The Slovenian tax deducted from dividends at the agreement rate of 15 per cent in respect of portfolio holdings qualifies for credit as a direct tax (see INTM164010(c)).
If the beneficial owner is a United Kingdom company which holds directly at least 20% of the capital of the company paying the dividends, the dividends will be exempt from tax in Slovenia.
The exemption does not apply if the dividends are effectively connected (see INTM153110 fifth sub-paragraph) with a business carried on through a permanent establishment which the recipient has in Slovenia.

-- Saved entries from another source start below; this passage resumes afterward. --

===== src/hdl/tsfe_pkg.sv =====
// Shared types, constants and arithmetic helpers for the tabulated spline evaluator.
// No dependencies; every other file of the block imports this package.
package tsfe_pkg;

  // Parameter defaults
  localparam int DEF_MAX_TABLES = 4;
  localparam int DEF_MAX_POINTS = 1024;
  localparam int DEF_MAX_TYPES  = 4;

  // Fixed field widths
  localparam int DATA_W  = 32;
  localparam int ARG_W   = 31;
  localparam int FRAC_W  = 17;
  localparam int CNT_W   = 11;
  localparam int TAB_W   = 2;
  localparam int TYPE_W  = 2;
  localparam int PT_W    = 11;
  localparam int SLOT_W  = 3;
  localparam int CMD_W   = 2;
  localparam int NCOEF   = 7;
  localparam int PADDR_W = 4;
  localparam int PROD_W  = 2 * ARG_W;

  // 1.0 in Q16.16
  localparam logic [FRAC_W-1:0] ONE_Q = FRAC_W'(65536);

  // Register reset values
  localparam logic [ARG_W-1:0] INV_STEP_RST    = ARG_W'(65536);
  localparam logic [CNT_W-1:0] POINT_COUNT_RST = CNT_W'(1024);
  localparam logic [ARG_W-1:0] ARG_MAX_RST     = '0;

  // Saturation bounds
  localparam logic signed [63:0] SAT_HI = 64'sd2147483647;
  localparam logic signed [63:0] SAT_LO = -64'sd2147483648;

  typedef enum logic [CMD_W-1:0] {
    CMD_WCOEF = 2'd0,
    CMD_WMAP  = 2'd1,
    CMD_EVAL  = 2'd2
  } cmd_t;

  typedef enum logic [1:0] {
    REG_INV_STEP    = 2'd0,
    REG_POINT_COUNT = 2'd1,
    REG_ARG_MAX     = 2'd2
  } reg_idx_t;

  typedef logic signed [DATA_W-1:0] word_t;
  typedef logic [NCOEF-1:0][DATA_W-1:0] coef_set_t;

  typedef struct packed {
    logic [ARG_W-1:0] inv_step;
    logic [CNT_W-1:0] point_count;
    logic [ARG_W-1:0] arg_max;
  } cfg_t;

  // Per-request control that travels beside the coefficients
  typedef struct packed {
    logic              is_eval;
    logic              ext;
    logic [FRAC_W-1:0] f_q;
    logic [FRAC_W-1:0] f_m;
    logic [ARG_W-1:0]  diff;
  } eval_ctl_t;

  typedef struct packed {
    logic  ov;
    word_t val;
  } sat_t;

  // Clamp a wide signed value to 32 bits and flag the clamp
  function automatic sat_t sat32(input logic signed [63:0] v);
    sat_t res;
    if (v > SAT_HI) begin
      res.ov  = 1'b1;
      res.val = word_t'(SAT_HI[DATA_W-1:0]);
    end else if (v < SAT_LO) begin
      res.ov  = 1'b1;
      res.val = word_t'(SAT_LO[DATA_W-1:0]);
    end else begin
      res.ov  = 1'b0;
      res.val = word_t'(v[DATA_W-1:0]);
    end
    return res;
  endfunction

  // One Horner step: floor(acc*f / 2^16) + c, saturated
  function automatic sat_t horner(input word_t acc, input logic [FRAC_W-1:0] f,
                                  input word_t c);
    logic signed [DATA_W+FRAC_W:0] prod;
    logic signed [63:0]            sum;
    prod = (DATA_W+FRAC_W+1)'(acc) * $signed({1'b0, f});
    sum  = 64'(prod >>> 16) + 64'(c);
    return sat32(sum);
  endfunction

endpackage


===== src/hdl/tsfe_regs.sv =====
// APB-style configuration registers of the spline evaluator.
// Depends on tsfe_pkg for register indexes, widths and reset values.
module tsfe_regs import tsfe_pkg::*; (
  input  logic               clk,
  input  logic               rst_n,
  input  logic               psel,
  input  logic               penable,
  input  logic               pwrite,
  input  logic [PADDR_W-1:0] paddr,
  input  logic [31:0]        pwdata,
  output logic [31:0]        prdata,
  output logic               pready,
  output cfg_t               cfg
);

  cfg_t     cfg_r;
  reg_idx_t reg_idx;

  assign reg_idx = reg_idx_t'(paddr[PADDR_W-1:2]);
  assign pready  = 1'b1;
  assign cfg     = cfg_r;

  // Write on the access phase
  always_ff @(posedge clk) begin
    if (!rst_n) begin
      cfg_r.inv_step    <= INV_STEP_RST;
      cfg_r.point_count <= POINT_COUNT_RST;
      cfg_r.arg_max     <= ARG_MAX_RST;
    end else if (psel && penable && pwrite) begin
      case (reg_idx)
        REG_INV_STEP:    cfg_r.inv_step    <= pwdata[ARG_W-1:0];
        REG_POINT_COUNT: cfg_r.point_count <= pwdata[CNT_W-1:0];
        REG_ARG_MAX:     cfg_r.arg_max     <= pwdata[ARG_W-1:0];
        default: ;
      endcase
    end
  end

  // Read back
  always_comb begin
    case (reg_idx)
      REG_INV_STEP:    prdata = 32'(cfg_r.inv_step);
      REG_POINT_COUNT: prdata = 32'(cfg_r.point_count);
      REG_ARG_MAX:     prdata = 32'(cfg_r.arg_max);
      default:         prdata = '0;
    endcase
  end

endmodule


===== config.mk =====
export PLATFORM = sky130hd
export DESIGN_NAME = tsfe_regs
export DESIGN_NICKNAME = d
export VERILOG_FILES = /design/src/hdl/tsfe_pkg.sv /design/src/hdl/tsfe_regs.sv
export SDC_FILE = /design/constraint.sdc
export NUM_CORES = 1
export LEC_CHECK = 0
export BUFFER_PORTS_ARGS = -buffer_cell sky130_fd_sc_hd__buf_4
export CORE_ASPECT_RATIO = 0.7
export CORE_MARGIN = 4
export CORE_UTILIZATION = 40
export DETAILED_ROUTE_END_ITERATION = 16
export HOLD_SLACK_MARGIN = 0.02
export PLACE_DENSITY = 0.7
export SYNTH_ARGS = -nofsm -noshare
export SYNTH_HDL_FRONTEND = slang
export SYNTH_SLANG_ARGS = --single-unit

===== constraint.sdc =====
create_clock -name clk -period 1.85 [get_ports clk]
set_input_delay 0.37 -clock clk [delete_from_list [all_inputs] [get_ports clk]]
set_output_delay 0.37 -clock clk [all_outputs]
set_load 0.01 [all_outputs]

==> summary.md <==
Run status
• outcome: finished, final reports clean

Synthesis
• cell accounting for the most synthesized area: dfxtp_1
• synthesized area per cell: 9.12 um2
• most common flop cell mapped by yosys: dfxtp_1
• Post-Synthesis Cell Area: 3300 um2
• area share of the largest cell type after synthesis: 0.443
• number of warnings issued by yosys: 0
• FF+latch count, synth: 73
• Post-Syn Instances: 362
• Net Count, Synth: 403
• top post-synthesis cells by count: nand2_1 (113), mux2i_1 (104), dfxtp_1 (73)
• cells taking the most area after synthesis: dfxtp_1 (44%), mux2i_1 (32%), nand2_1 (13%), nor2_1 (2.3%), buf_4 (2.0%)
• count of distinct cell types in the synthesized netlist: 15
• count leader, synth: nand2_1
• sequential cell area fraction in the yosys report: 0.443
• proportion of register bits with asynchronous set or reset after synthesis: 0
• number of enable flip-flop cells after synthesis: 0

Worst setup path
• CP required: 1480 ps
• critical path endpoint category: output pin
• path type of the worst setup path: input port to output pin
• critical path launch point type: input port
• top fanout value on the critical path: 14
• delay of the slowest cell on the worst path: 200 ps
• slowest cell on the critical path: buf_4
• reg2reg path depth: 2
• arrival time worst endpoint: 1220 ps
• crit path cell chain: buf_4 -> buf_12 -> mux2i_1 -> o21ai_0 -> buf_4
• Reg2Reg Launch Point: cfg[53]
• endpoint of the worst-slack reg-to-reg timing path: cfg[53]
• library cell appearing most often on the critical path: buf_4
• slack of the worst reg-to-reg path: 1190 ps

Clock network
• Setup Buffers After CTS: 0
• clock tree from TritonCTS: yes
• Clk Tree Root Cell: clkbuf_16
• worst skew pair latency: 310 ps
• hold bufs inserted after CTS: 0
• number of cells upsized or downsized after cts: 0
• clock transition at the register clock pins on the worst setup and hold paths after CTS: 50 ps
• number of sinks on the clock net: 73
• CTS Buffer Depth: 2
• CTS H-tree lvls: 3
• total clock buffers created by CTS: 9

Routing
• drt pass-1 iters: 4
• # DRC: 0
• post-route ant nets: 0
• routed via count divided by cell count: 4.78
• DRC marker count from the first detailed-route iteration: 149
• total wire length: 8970 um
• post-detailed-route wirelength per cell: 14.8 um
• total number of vias: 2890

Power
• net switching component of the power: 799 uW
• Switching Fraction: 0.201
• internal power contribution: 3170 uW
• leakage power: 0.00221 uW
• Power Total: 3970 uW
• power density over the cells: 817 nW/um2
• combinational group share of total power: 0.080
• portion of total power attributed to sequential cells: 0.405
• highest ir drop seen on vdd: 0.000395 V
• clock network fraction of total power: 0.515

Timing
• final number of max-transition violations: 0
• peak clock frequency supported by timing: 0.627 GHz
• Final period util: 0.862
• post-route clock skew: 0 ps
• setup repair after global routing missed its margin: false
• final hold vios: 0
• worst hold slack after final layout: 317 ps
• final total negative setup slack: 0 ps
• final-report setup violation count: 0
• final critical-path required period: 1590 ps

Floorplan
• Die Outline Area: 9790 um2
• initial standard-cell utilization of the core: 0.416
• number of core rows: 27
• floorplan die width: 117 um
• height of the chip: 84 um
• Std-Cell Core Area: 7940 um2
• count of boundary I/O pins: 147

Placed design
• gpl congestion: 0.741
• post-placement cell count: 588
• count of port buffers added during placement: 141
• total half-perimeter wirelength after legalization and detailed placement: 6700 um

Global route
• via count of the first global-routing pass: 2919
• initial antenna violation count: 0
• pin count of the biggest net entering global routing: 44
• first-pass GRT wire length: 14400 um
• Tot GR Track Use: 0.182
• total congestion overflow after global routing: 0

Worst hold path
• hold path startpoint: pwdata[10]
• hold-critical path endpoint: cfg[41]
• class of the most critical hold timing path: input port to flop
• instance count along the most critical hold path: 3

Cells and area
• flip-flop count of the largest register after layout: 73
• fin nets: 539
• Layout Area Growth over Synthesis: 47.4%
• ant diodes: 0
• share of cells above drive strength 1: 0.346
• count of non-filler cells in the finished layout: 604

Flow run
• number of violations of the max-capacitance limit: 0

## cell families after synthesis
family,after synthesis,share of synthesized area
AOI/OAI and AO/OA,11,0.0167
buffers and inverters,30,0.0497
DFF,73,0.443
muxes,104,0.315
other,2,0.00228
and+or+nand+nor,142,0.173
## power groups by stage
| stage | Sequential [uW] | Clock (uW) | Combinational [uW] |
|---|---|---|---|
| after CTS | 1610 | 2090 | 321 |
| after global routing | 1610 | 2170 | 345 |
| after floorplan | 1650 | 0 | 159 |
| final | 1610 | 2050 | 316 |
| after global placement | 1640 | 0 | 314 |
| after detailed placement | 1640 | 0 | 319 |
## cells in the final DEF (no fill, tap or decap)
| master | instances |
|---|---|
| dfxtp_1 | 73 |
| conb_1 | 2 |
| o21ai_0 | 11 |
| clkinvlp_4 | 1 |
| buf_4 | 150 |
| clkbuf_8 | 3 |
| nand2_1 | 113 |
| nor3_4 | 1 |
| bufinv_16 | 3 |
| nand3_2 | 1 |
| clkbuf_16 | 9 |
| mux2i_1 | 104 |
| nor2_1 | 20 |
| nor2b_1 | 5 |
| or3b_1 | 1 |
| buf_12 | 5 |
| nor3b_4 | 1 |
## critical path, delay by kind of cell
family / cells / cell delay, ps
buffers and inverters: 3 / 540
multiplexers: 1 / 200
AO/OA/AOI/OAI: 1 / 100
## how the worst max path moves through the flow
stage / startpoint / to / slack (ps) / cells past startpoint
2_1_floorplan: paddr[2] / prdata[11] / 310 / 4
3_3_place_gp: paddr[2] / cfg[33] / 200 / 5
3_5_place_dp: paddr[2] / cfg[37] / 190 / 5
4_1_cts: paddr[2] / prdata[1] / 250 / 5
5_1_grt: paddr[2] / prdata[8] / 180 / 5
6_report: paddr[2] / prdata[1] / 260 / 5
## routing by layer
layer | global-route usage | share of wire | routed length [um]
met5 | 0 | 0 | 0
met4 | 0.0469 | 0.0099 | 89
met3 | 0.0493 | 0.064 | 571
met2 | 0.304 | 0.47 | 4210
met1 | 0.230 | 0.46 | 4090
## layout make-up
cell class / count / area (um2)
fillers: 678 / 3070
clock inverters: 4 / 97.6
well taps: 101 / 126
repair buffers: 155 / 1230
multi-input cells: 259 / 1690
flip-flops and latches: 73 / 1460
clock buffers: 12 / 267
## per-stage QoR
stage / utilization / setup WS [ps] / cell area [um2]
floorplan: - / 311 / 3300
global placement: 0.567 / 205 / 4500
detailed placement: 0.567 / 186 / 4500
CTS: 0.613 / 250 / 4870
global route: 0.613 / 178 / 4870
finish: 0.613 / 256 / 4870
(Power assumes the default switching activity.)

However, the EC Parent-Subsidiary Directive applies to Slovenia from 1 January 2005. This bars the imposition of withholding taxes on dividends paid by a company resident in one Member State of the Community to a company resident in another Member State, where the company receiving the dividends holds a minimum of 20 per cent (from 1 January 2005)of the capital of the company paying the dividend. The level of control required to gain exemption is 15% from 1 January 2007(when the United Kingdom/Yugoslavia agreement applies) and 10% from 1 January 2009. (when the United Kingdom/Slovenia agreement applies).
The United Kingdom/Yugoslavia agreement is unusual in that it does not provide for relief for underlying tax (see INTM164010(d)). Any claim for credit in respect of underlying tax for periods when the United Kingdom/Yugoslavia agreement applies must therefore be dealt with under the unilateral relief provisions at ICTA88/S790 (see INTM164360).